You can't hug a genius wearing red dots!

Mensa members have a lot on their minds, and that doesn't leave a lot of room for dealing with social niceties like whether a hug is appropriate. So when members gather, they place color coded stickers on their name tags, indicating their willingness to give and receive hugs.

Green, of course, means go ahead and hug. Yellow indicates that a hug is acceptable with permission. But anyone wearing a red dot would really rather you kept your hands to yourself.


Cartographers add fake landmarks to their maps to catch plagiarizers!

This is one of those facts that makes so much sense once you hear it. Cartography is the mapping of uncharted territories, and despite common belief, Magellan and Cortés haven't done all the work that needs to be done. With the rise of GPS units, and things like Google or Bing maps becoming so useful, there's a lot of mapping to be done in the world, and it's tempting to just steal someone else's work and pass it off as your own.

In order to prevent plagiarists from stealing, cartographers draw traps into their maps. They add things like fake streets, or fake parks and rooms. If they're found in any other map, then you know that person stole from you and it makes it easy to catch and sue them!
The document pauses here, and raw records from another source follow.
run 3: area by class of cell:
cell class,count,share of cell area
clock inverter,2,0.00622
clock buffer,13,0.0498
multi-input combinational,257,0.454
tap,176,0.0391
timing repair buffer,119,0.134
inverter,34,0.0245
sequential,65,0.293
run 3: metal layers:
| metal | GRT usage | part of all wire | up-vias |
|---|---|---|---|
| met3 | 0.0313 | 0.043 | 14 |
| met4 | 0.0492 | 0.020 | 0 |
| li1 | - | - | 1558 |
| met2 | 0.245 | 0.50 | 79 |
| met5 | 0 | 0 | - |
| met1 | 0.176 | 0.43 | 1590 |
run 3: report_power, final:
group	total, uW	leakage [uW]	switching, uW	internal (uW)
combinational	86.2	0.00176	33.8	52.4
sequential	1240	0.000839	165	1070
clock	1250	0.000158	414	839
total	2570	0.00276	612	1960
Subway was started by a 17 year old to pay for med school!

Have you ever noticed that Subway is owned by Doctor's Associates? The reason for this is because the chain was started by a 17-year old kid called Fred DeLuca, who was trying to find a way to pay through his med school education. He paired up with another doctor who lent him $1000 to start his first sandwich shop in 1965. 
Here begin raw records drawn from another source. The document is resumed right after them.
### src/rtl/addr_arith_pkg.sv
package addr_arith_pkg;

  localparam int FLAG_W = 4;
  localparam int FZ = 3;
  localparam int FN = 2;
  localparam int FH = 1;
  localparam int FC = 0;

  typedef enum logic [2:0] {
    OP_ADD_PAIR = 3'd0,
    OP_INC      = 3'd1,
    OP_DEC      = 3'd2,
    OP_SPD_SP   = 3'd3,
    OP_SPD_HL   = 3'd4
  } aop_e;

  typedef enum logic [1:0] {
    DST_HL   = 2'd0,
    DST_SP   = 2'd1,
    DST_PAIR = 2'd2,
    DST_NONE = 2'd3
  } dst_e;

  // Carry leaving bit top_bit when x and y are summed with carry-in cin.
  function automatic logic ripple_carry(input logic [31:0] x, input logic [31:0] y,
                                        input logic cin, input int top_bit);
    logic c;
    c = cin;
    for (int i = 0; i < 32; i++) begin
      if (i <= top_bit) c = (x[i] & y[i]) | (c & (x[i] ^ y[i]));
    end
    return c;
  endfunction

endpackage

### src/rtl/hl_pair_adder.sv
module hl_pair_adder
  import addr_arith_pkg::*;
#(
  parameter int W = 16
) (
  input  logic [W-1:0]      hl,
  input  logic [W-1:0]      pair,
  input  logic [FLAG_W-1:0] fin,
  output logic [W-1:0]      sum,
  output logic [FLAG_W-1:0] fout
);
  localparam int HC_BIT = (W * 3) / 4 - 1;

  logic half_cy;
  logic full_cy;

  always_comb begin
    sum     = hl + pair;
    half_cy = ripple_carry(32'(hl), 32'(pair), 1'b0, HC_BIT);
    full_cy = ripple_carry(32'(hl), 32'(pair), 1'b0, W - 1);
    fout    = '0;
    fout[FZ] = fin[FZ];
    fout[FN] = 1'b0;
    fout[FH] = half_cy;
    fout[FC] = full_cy;
  end

  always_comb begin

    zero_keep_chk: assert (fout[FZ] == fin[FZ] && !fout[FN]);
  end
endmodule

### src/rtl/pair_stepper.sv
module pair_stepper #(
  parameter int W = 16
) (
  input  logic [W-1:0] val,
  input  logic         down,
  output logic [W-1:0] res
);
  always_comb res = down ? val - W'(1) : val + W'(1);

  always_comb begin

    inc_wrap_chk: assert (down || !(&val) || res == '0);

    dec_wrap_chk: assert (!down || (|val) || (&res));
  end
endmodule

### src/rtl/sp_disp_adder.sv
module sp_disp_adder
  import addr_arith_pkg::*;
#(
  parameter int W  = 16,
  parameter int DW = 8
) (
  input  logic [W-1:0]  sp,
  input  logic [DW-1:0] disp,
  output logic [W-1:0]  res,
  output logic          h_cy,
  output logic          c_cy
);
  localparam int EXT = W - DW;

  logic [W-1:0] disp_ext;

  always_comb begin
    disp_ext = {{EXT{disp[DW-1]}}, disp};
    res      = sp + disp_ext;
    h_cy     = ripple_carry(32'(sp[DW-1:0]), 32'(disp), 1'b0, DW / 2 - 1);
    c_cy     = ripple_carry(32'(sp[DW-1:0]), 32'(disp), 1'b0, DW - 1);
  end

  always_comb begin

    disp_zero_chk: assert (|disp || res == sp);
  end
endmodule

### src/rtl/addr_arith_unit.sv
module addr_arith_unit
  import addr_arith_pkg::*;
#(
  parameter int W  = 16,
  parameter int DW = 8
) (
  input  logic [2:0]        op_sel,
  input  logic [W-1:0]      opnd_a,
  input  logic [W-1:0]      opnd_b,
  input  logic [DW-1:0]     disp,
  input  logic [FLAG_W-1:0] flags_in,
  output logic [W-1:0]      result,
  output logic [FLAG_W-1:0] flags_out,
  output logic [1:0]        dest
);
  logic [W-1:0]      pair_sum;
  logic [FLAG_W-1:0] pair_flags;
  logic [W-1:0]      step_res;
  logic              step_down;
  logic [W-1:0]      spd_res;
  logic              spd_h;
  logic              spd_c;

  assign step_down = (op_sel == OP_DEC);

  hl_pair_adder #(.W(W)) u_pair (
    .hl(opnd_a), .pair(opnd_b), .fin(flags_in), .sum(pair_sum), .fout(pair_flags)
  );

  pair_stepper #(.W(W)) u_step (
    .val(opnd_a), .down(step_down), .res(step_res)
  );

  sp_disp_adder #(.W(W), .DW(DW)) u_spd (
    .sp(opnd_a), .disp(disp), .res(spd_res), .h_cy(spd_h), .c_cy(spd_c)
  );

  always_comb begin
    result    = opnd_a;
    flags_out = flags_in;
    dest      = DST_NONE;
    case (op_sel)
      OP_ADD_PAIR: begin
        result    = pair_sum;
        flags_out = pair_flags;
        dest      = DST_HL;
      end
      OP_INC, OP_DEC: begin
        result = step_res;
        dest   = DST_PAIR;
      end
      OP_SPD_SP, OP_SPD_HL: begin
        result    = spd_res;
        flags_out = '0;
        flags_out[FH] = spd_h;
        flags_out[FC] = spd_c;
        dest      = (op_sel == OP_SPD_SP) ? DST_SP : DST_HL;
      end
      default: ;
    endcase
  end

  always_comb begin

    step_flag_chk: assert (!(op_sel == OP_INC || op_sel == OP_DEC) || flags_out == flags_in);

    disp_zn_chk: assert (!(op_sel == OP_SPD_SP || op_sel == OP_SPD_HL) ||
                         (!flags_out[FZ] && !flags_out[FN]));

    disp_dest_chk: assert (!(op_sel == OP_SPD_SP || op_sel == OP_SPD_HL) ||
                           dest == ((op_sel == OP_SPD_SP) ? DST_SP : DST_HL));

    idle_pass_chk: assert (op_sel <= 3'd4 || (result == opnd_a && dest == DST_NONE));
  end
endmodule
The pair learned a lot about marketing and the company started to expand. Fred DeLuca eventually did go to college and graduated, but he had fallen in love with running Subway, so he focused on expanding it. That turned out to be a good decision, as Subway is now the biggest fast food chain in the world!


Some awesome lists!

A company crashed 2 trains as a publicity stunt, and killed 3 people!
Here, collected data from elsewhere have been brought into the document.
## src/rtl/bsh_pkg.sv

```systemverilog
package bsh_pkg;

  // Control carried from execute into the memory stage
  typedef struct packed {
    logic amt_hi;  // top distance bit, applied in memory stage
    logic right;   // result must be mirrored back
    logic fill;    // value entering vacated positions
  } bsh_ctl_t;

endpackage

```

## src/rtl/bsh_rev.sv

```systemverilog
module bsh_rev #(
  parameter int W = 32
) (
  input  logic         en,
  input  logic [W-1:0] d,
  output logic [W-1:0] q
);
  logic [W-1:0] mirrored;

  for (genvar i = 0; i < W; i++) begin : g_bit
    assign mirrored[i] = d[W-1-i];
  end

  assign q = en ? mirrored : d;
endmodule

```

## src/rtl/bsh_layer.sv

```systemverilog
module bsh_layer #(
  parameter int W     = 32,
  parameter int SEL_W = 2,
  parameter int STEP  = 1
) (
  input  logic [W-1:0]     d,
  input  logic [SEL_W-1:0] sel,
  input  logic             fill,
  output logic [W-1:0]     q
);
  localparam int SH_W = $clog2(W) + 1;

  logic [SH_W-1:0] sh;
  logic [W-1:0]    keep_mask;

  always_comb begin
    sh        = SH_W'(sel) * SH_W'(STEP);
    keep_mask = {W{1'b1}} << sh;
    q         = (d << sh) | (fill ? ~keep_mask : '0);
  end
endmodule

```

## src/rtl/bsh_ex_stage.sv

```systemverilog
module bsh_ex_stage #(
  parameter int W    = 32,
  parameter int LO_W = 4
) (
  input  logic [W-1:0]    operand,
  input  logic [LO_W-1:0] amt_lo,
  input  logic            right,
  input  logic            fill,
  output logic [W-1:0]    mid
);
  localparam int NGRP = (LO_W + 1) / 2;

  logic [W-1:0] chain [NGRP+1];

  bsh_rev #(.W(W)) u_rev_in (
    .en (right),
    .d  (operand),
    .q  (chain[0])
  );

  for (genvar g = 0; g < NGRP; g++) begin : g_grp
    localparam int BASE = 2 * g;
    localparam int GW   = (BASE + 2 <= LO_W) ? 2 : 1;
    bsh_layer #(.W(W), .SEL_W(GW), .STEP(1 << BASE)) u_layer (
      .d    (chain[g]),
      .sel  (amt_lo[BASE+GW-1:BASE]),
      .fill (fill),
      .q    (chain[g+1])
    );
  end

  assign mid = chain[NGRP];
endmodule

```

## src/rtl/bsh_pipe.sv

```systemverilog
module bsh_pipe
  import bsh_pkg::*;
#(
  parameter int W = 32
) (
  input  logic         clk,
  input  logic         rst_n,
  input  logic         ex_run,
  input  logic         ex_is_shift,
  input  logic [W-1:0] ex_operand,
  input  logic [W-1:0] ex_amount_src,
  input  logic         ex_shift_left,
  input  logic         ex_arith,
  output logic [W-1:0] mem_result
);
  localparam int AMT_W = $clog2(W);
  localparam int LO_W  = AMT_W - 1;

  // ---------------- execute stage ----------------
  logic [AMT_W-1:0] ex_amt;
  logic             ex_right;
  logic             ex_fill;
  logic [W-1:0]     ex_mid;
  logic             ex_cap;

  assign ex_amt   = ex_amount_src[AMT_W-1:0];
  assign ex_right = ~ex_shift_left;
  assign ex_fill  = ex_arith & ex_right & ex_operand[W-1];
  assign ex_cap   = ex_run & ex_is_shift;

  bsh_ex_stage #(.W(W), .LO_W(LO_W)) u_ex (
    .operand (ex_operand),
    .amt_lo  (ex_amt[LO_W-1:0]),
    .right   (ex_right),
    .fill    (ex_fill),
    .mid     (ex_mid)
  );

  // ---------------- stage register ----------------
  logic [W-1:0] mid_q, mid_d;
  bsh_ctl_t     ctl_q, ctl_d;

  always_comb begin
    mid_d = mid_q;
    ctl_d = ctl_q;
    if (ex_cap) begin
      mid_d        = ex_mid;
      ctl_d.amt_hi = ex_amt[AMT_W-1];
      ctl_d.right  = ex_right;
      ctl_d.fill   = ex_fill;
    end
  end

  always_ff @(posedge clk or negedge rst_n) begin
    if (!rst_n) begin
      mid_q <= '0;
      ctl_q <= '0;
    end else begin
      mid_q <= mid_d;
      ctl_q <= ctl_d;
    end
  end

  // ---------------- memory stage ----------------
  logic [W-1:0] mem_shifted;

  bsh_layer #(.W(W), .SEL_W(1), .STEP(1 << LO_W)) u_mem_layer (
    .d    (mid_q),
    .sel  (ctl_q.amt_hi),
    .fill (ctl_q.fill),
    .q    (mem_shifted)
  );

  bsh_rev #(.W(W)) u_rev_out (
    .en (ctl_q.right),
    .d  (mem_shifted),
    .q  (mem_result)
  );

  // ---------------- assertions ----------------

  hold_on_stall_chk: assert property (@(posedge clk) disable iff (!rst_n)
    !ex_cap |=> $stable(mem_result));


  zero_amt_pass_chk: assert property (@(posedge clk) disable iff (!rst_n)
    (ex_cap && ex_amt == '0) |=> mem_result == $past(ex_operand));


  logical_right_msb_chk: assert property (@(posedge clk) disable iff (!rst_n)
    (ex_cap && !ex_shift_left && !ex_arith && ex_amt != '0) |=> !mem_result[W-1]);


  arith_right_sign_chk: assert property (@(posedge clk) disable iff (!rst_n)
    (ex_cap && !ex_shift_left && ex_arith) |=> mem_result[W-1] == $past(ex_operand[W-1]));


  left_lsb_zero_chk: assert property (@(posedge clk) disable iff (!rst_n)
    (ex_cap && ex_shift_left && ex_amt != '0) |=> !mem_result[0]);


  reset_zero_chk: assert property (@(posedge clk)
    !rst_n |-> mem_result == '0);
endmodule

```

## config.mk

```make
export PLATFORM = sky130hd
export DESIGN_NAME = bsh_pipe
export DESIGN_NICKNAME = d
export VERILOG_FILES = /design/src/rtl/bsh_pkg.sv /design/src/rtl/bsh_rev.sv /design/src/rtl/bsh_layer.sv /design/src/rtl/bsh_ex_stage.sv /design/src/rtl/bsh_pipe.sv
export SDC_FILE = /design/constraint.sdc
export NUM_CORES = 1
export LEC_CHECK = 0
export ABC_AREA = 1
export CORE_MARGIN = 4
export CORE_UTILIZATION = 50
export CTS_BUF_LIST = sky130_fd_sc_hd__clkbuf_2 sky130_fd_sc_hd__clkbuf_4 sky130_fd_sc_hd__clkbuf_8
export CTS_CLUSTER_SIZE = 16
export DETAILED_ROUTE_END_ITERATION = 8
export PLACE_DENSITY = 0.9
export SYNTH_ARGS = -nofsm -noshare
export SYNTH_HDL_FRONTEND = slang
export SYNTH_SLANG_ARGS = --single-unit
```

## constraint.sdc

```tcl
create_clock -name clk -period 1.8 [get_ports clk]
set_clock_uncertainty 0.15 [all_clocks]
set_input_delay 0.45 -clock clk [delete_from_list [all_inputs] [get_ports clk]]
set_output_delay 0.45 -clock clk [all_outputs]
set_load 0.005 [all_outputs]
```

**Word level (Yosys, flattened, before mapping)**

Cells that the tools add are included.
W data, S select, Z words.

- Logic and storage cells: 25
- Flip-flop bits (word level): 35
- Output and inout port bits: 32
- Input port bits: 70

- Mux-type cells: 5
- Shifts and indexed selects: 6
- Bitwise operators: 10

Operator list:

| operator | number |
|---|---|
| $mux W32 | 5 |
| $not A32 Y32 | 3 |
| $or A32 B32 Y32 | 3 |
| $shl A32 B2 Y32 | 1 |
| $shl A32 B2 Y32 const A | 1 |
| $shl A32 B4 Y32 | 1 |
| $shl A32 B4 Y32 const A | 1 |
| $shl A32 B5 Y32 | 1 |
| $shl A32 B5 Y32 const A | 1 |
| $and A1 B1 Y1 | 3 |
| $not A1 Y1 | 1 |

**Logic depth before layout (Yosys ltp)**

- Word-level depth: 7
- Gate-level depth with buffers: 12
- Depth with buffers taken out: 11

**Modules after synthesis**

From an unflattened synthesis, not the netlist that was laid out.

- Cell total of the unflattened synthesis: 852
- Area, all modules: 4634.4 sq um

By module, submodules not included:

| module | instances | cells an instance | area each (sq um) |
|---|---|---|---|
| bsh_pipe | 1 | 150 | 1451.4 |
| bsh_rev | 2 | 104 | 494.2 |
| bsh_layer at u_ex.g_grp[0].u_layer | 1 | 207 | 953.4 |
| bsh_layer at u_ex.g_grp[1].u_layer | 1 | 199 | 859.6 |
| bsh_layer at u_mem_layer | 1 | 88 | 381.6 |

**Least setup slack after synthesis**

No wires, ideal clock.

- Kind: register to output
- Start: register ctl_q[2] (netlist name)
- End: output mem_result[13]
- Data required time: 1.200 ns
- Data arrival time: 1.056 ns
- Buffers on the path: 2
- Cell stages (with the launch flop): 6
- Slack: 0.144 ns
- Path through: dfrtp_1 clkbuf_1 buf_2 nand2_1 o21ai_0 o21ai_0

- Word-level cells in the longest chain between the ends: 5

Ends and longest elaborated chain:

| element | RTL line | RTL |
|---|---|---|
| start, declared | bsh_pipe.sv:41 | `bsh_ctl_t ctl_q, ctl_d;` |
| start signal, assigned | bsh_pipe.sv:60 | `ctl_q <= ctl_d;` |
| $shl A32 B5 Y32 | bsh_layer.sv:18 | `keep_mask = {W{1'b1}} << sh;` |
| $not A32 Y32 | bsh_layer.sv:19 | `q = (d << sh) \| (fill ? ~keep_mask : '0);` |
| $mux W32 | bsh_layer.sv:19 |  |
| $or A32 B32 Y32 * | bsh_layer.sv:19 |  |
| $mux W32 * | bsh_rev.sv:14 | `assign q = en ? mirrored : d;` |
| end, declared | bsh_pipe.sv:14 | `output logic [W-1:0] mem_result` |

Every way passes the cells marked *; elsewhere a longest branch is shown, timed or not.

**Final worst setup path**

- Start: register ctl_q[2] (netlist name)
- End: output mem_result[15]

The elaborated chain is that of the path after synthesis.

==> impl_summary.txt <==
----------------------------------------------------
[Outcome]
  Outcome ... finished with violations
  Violated checks ... setup timing

[Clock network]
  Clock network latency to the later pin of the worst-skew pair ... 0.29 ns
  Clock root buffer ... sky130_fd_sc_hd__clkbuf_8
  Clock slew seen by the registers of the worst setup and hold paths ... 0.07 ns
  Number of buffers on the longest clock path ... 2
  Deepest level of the CTS H-tree ... 2
  Clock net sink count ... 35
  Clock buffers created by TritonCTS ... 5
  Clock tree from TritonCTS ... yes
  Number of buffers added to fix hold violations after cts ... 0

[Synthesis]
  Average instance area after synthesis ... 5.69 um^2
  Flops & latches, synth ... 35
  Net count after synthesis ... 716
  Post-synth EDFFs ... 0
  Warnings from Yosys ... 0
  Proportion of register bits with asynchronous set or reset after synthesis ... 100%
  Portion of the post-synthesis area used by sequential elements ... 23.8%
  Main synth FF type ... sky130_fd_sc_hd__dfrtp_1
  Combined area of all synthesized cells ... 3680 um^2
  Post-Syn Instances ... 646
  Number of different library cells in the post-synthesis netlist ... 21

[Worst setup path]
  Launching element type of the critical path ... register
  Category of the worst setup path capture point ... primary output
  Startpoint-to-endpoint class of the critical path ... reg -> out
  Arrival @ worst endpoint ... 1.68 ns
  Required time at the worst-slack endpoint ... 1.20 ns
  Number of cell instances on the worst register-to-register path ... 4
  Flop-to-flop setup slack ... 0.55 ns
  Worst-path fanout max ... 7

[Floorplanning]
  Core outline area ... 7210 um^2
  Chip width ... 93.8 um
  Die area ... 8790 um^2
  Core Rows ... 31
  Ports ... 102
  Initial core utilization ... 51.0%
  Vertical extent of the die ... 93.8 um

[Pwr]
  Overall power after layout ... 3.62 mW
  Leakage component of the power ... 2.47 nW
  Maximum vdd drop ... 0.297 mV
  Power density over the cells ... 688 nW/um^2

[Finish]
  Diodes inserted ... 0
  Most common cell after layout, fill and taps aside ... sky130_fd_sc_hd__nand3_1
  Fillcell total ... 588
  Fraction of layout cells with a size suffix above 1 ... 22.3%
  Commonest cells after routing, fill and taps aside ... sky130_fd_sc_hd__nand3_1, sky130_fd_sc_hd__nand2_1, sky130_fd_sc_hd__clkdlybuf4s50_1
  Total non-filler cell area in the finished layout ... 5260 um^2
  Final #Nets ... 804
  Fin util ... 72.9%
  Area grow syn2layout ... 43.0%

[Route]
  DRC marker count from the first detailed-route iteration ... 621
  Vias/cell ... 6.16
  Initial DRT Pass Iterations ... 8
  Detailed-route via count ... 5,141
  Wire length per cell after detailed routing ... 17.9 um
  Remaining routing DRC violations ... 0
  Count of nets left with antenna violations after detail routing ... 0
  Total wire length after detailed routing ... 15.0 mm

[Timing]
  Endpoints failing hold ... 0
  Final Setup Violations ... 32
  Worst slew margin relative to its limit ... 77.6%
  Worst Hold Slack ... 0.366 ns
  Shortest period the worst path allows ... 2.28 ns
  Share of the cycle needed by the critical path after routing ... 127%
  RSZ-0062 raised after global routing ... true
  Fmax ... 439 MHz
  Transition time at the pin with the least slew margin ... 0.335 ns
  Pins over their slew limit ... 0
  Setup WS post-layout ... -0.478 ns

[Placement]
  Placer Congestion ... 1.03
  Count of buffers from port buffering ... 74
  DPL Wire Length ... 9.71 mm
  Cell area reported after detailed placement ... 4710 um^2
  Worst slack at placement ... -0.502 ns

[Global route]
  Gr ovfl total ... 0
  Wire length of the first global-routing pass ... 22.1 mm
  Initial antenna violation count ... 0
  Maximum number of pins on one net before global-route repair ... 36
  Global-route total usage across every layer ... 31.3%
  Vias in the first global route ... 4,577

[Hold path]
  Min-delay worst type ... in -> async

[Run]
  Max-capacitance violation count ... 0

----------------------------------------------------
==> layer usage <==
metal  GRT usage (%)  share of wire [%]  wire length (um)
met4            14.1                5.2               774
met3            3.69                8.8              1320
met5               0                  0                 0
met1            40.5                 39              5820
met2            52.0                 47              7040
==> where the power goes <==
| group | internal, mW | switching (mW) | total (mW) |
|---|---|---|---|
| Sequential | 0.913 | 0.125 | 1.04 |
| Combinational | 0.863 | 1.13 | 2.00 |
| Clock | 0.285 | 0.299 | 0.585 |
| Total | 2.06 | 1.56 | 3.62 |
==> worst max-delay path: stages (launching register included) <==
cell and delay, ns:
sky130_fd_sc_hd__dfrtp_2 0.51, sky130_fd_sc_hd__nand2_4 0.13, sky130_fd_sc_hd__buf_12 0.17, sky130_fd_sc_hd__buf_8 0.13, sky130_fd_sc_hd__o21ai_4 0.05, sky130_fd_sc_hd__nand2_1 0.09
sky130_fd_sc_hd__o21ai_1 0.14, sky130_fd_sc_hd__buf_2 0.16
==> sequential cells by signal, summed over array words and instances (netlist names) <==
| register | cells |
|---|---|
| ctl_q | 3 |
| mid_q | 32 |
==> worst paths after layout <==
path / from / endpoint
worst max register to register: ctl_q[2] / ctl_q[2]
max in group asynchronous: rst_n / mid_q[30]
worst min-delay path: rst_n / mid_q[1]
worst max-delay path: ctl_q[2] / mem_result[15]
min in group clk: mid_q[16] / mid_q[16]
worst min register to register: mid_q[16] / mid_q[16]
==> Yosys cell counts, types with 2 or more instances <==
cell type / number / area [um^2]
sky130_fd_sc_hd__nand3_1: 197 / 986
sky130_fd_sc_hd__nand2_1: 187 / 702
sky130_fd_sc_hd__o21ai_0: 67 / 335
sky130_fd_sc_hd__nor2_1: 41 / 154
sky130_fd_sc_hd__dfrtp_1: 35 / 876
sky130_fd_sc_hd__inv_1: 30 / 113
sky130_fd_sc_hd__a21oi_1: 18 / 90.1
sky130_fd_sc_hd__buf_2: 17 / 85.1
sky130_fd_sc_hd__clkbuf_1: 17 / 63.8
sky130_fd_sc_hd__buf_1: 6 / 22.5
sky130_fd_sc_hd__buf_6: 6 / 67.6
sky130_fd_sc_hd__a22oi_1: 5 / 37.5
sky130_fd_sc_hd__nand4_1: 5 / 31.3
sky130_fd_sc_hd__o211ai_1: 4 / 30.0
sky130_fd_sc_hd__inv_2: 3 / 11.3
sky130_fd_sc_hd__nand2_2: 2 / 12.5
sky130_fd_sc_hd__nand3_2: 2 / 20.0
==> cell families after synthesis <==
kind of cell	Yosys count	synth area share [%]
simple gates	435	52.0
buf+inv	81	10.6
flops	35	23.8
compound gates	95	13.6
==> per-stage QoR <==
step                TNS (ns)  instances
global placement      -19.17        817
global route          -11.77        834
finish                -10.80        834
detailed placement    -22.42        817
CTS                    -9.13        832
floorplan                  0        646
==> layout make-up <==
type | instances | area [um^2] | share of cell area, %
Sequential cell | 35 | 877 | 16.7
Timing Repair Buffer | 128 | 1240 | 23.6
Clock inverter | 2 | 12.5 | 0.238
Inverter | 34 | 140 | 2.66
Clock buffer | 6 | 76.3 | 1.45
Tap cell | 99 | 124 | 2.35
Multi-Input combinational cell | 530 | 2790 | 53.0
==> what timing repair did <==
action | in CTS | in global routing
setup endpoints to repair | 63 | 54
pin swaps | 18 | 9
gates cloned | 4 | 2
setup buffers | 3 | 0
gates resized for setup | 226 | 62
Note: power is estimated with default switching activity, not from simulation.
An agent for the Missouri-Kansas-Texas Railroad named William George Crush, noted in 1896 that train crashes attracted large crowds. He had the idea to set up a pre-planned train crash as a stunt, and he convinced his bosses to go along. 

The railroad company set up a fake town near Waco, TX appropriately called "Crash." On the date of the crash, 40,000 people showed up. They placed two locomotives on opposite ends of a 4 mile track and set them on a 45mph collision course. 

When the locomotives crashed into each other, their boilers exploded. The explosion and fire killed 3 people and injured many more! William George Crush was fired on the spot, but was rehired the next day when they noticed there wasn't a lot of negative publicity from one of the deadliest publicity stunts in history.

Delta once argued they should pay less for gay plane crash victims than straight ones!


In the rare occasion of a plane crash, the aftermath for the victims' families is not just about the grief of losing a loved one. They have to go through a long and arduous process of determining how much their loved one was worth. One of the key measures that they calculate is "future earnings," the idea being that a family should be compensated for the amount of money that the victim would have made if he'd stayed alive. 

In a 1985 court case, Delta somehow uncovered that one of the passengers was gay, something that the victims' parents didn't even know! They then argued that because he was gay, he was more likely to contract AIDS, which would lower his life expectancy, and therefore, his future earnings. 

In the end, Delta's argument did not gain any traction with the judge. Delta apologized for this stance only a couple of years later.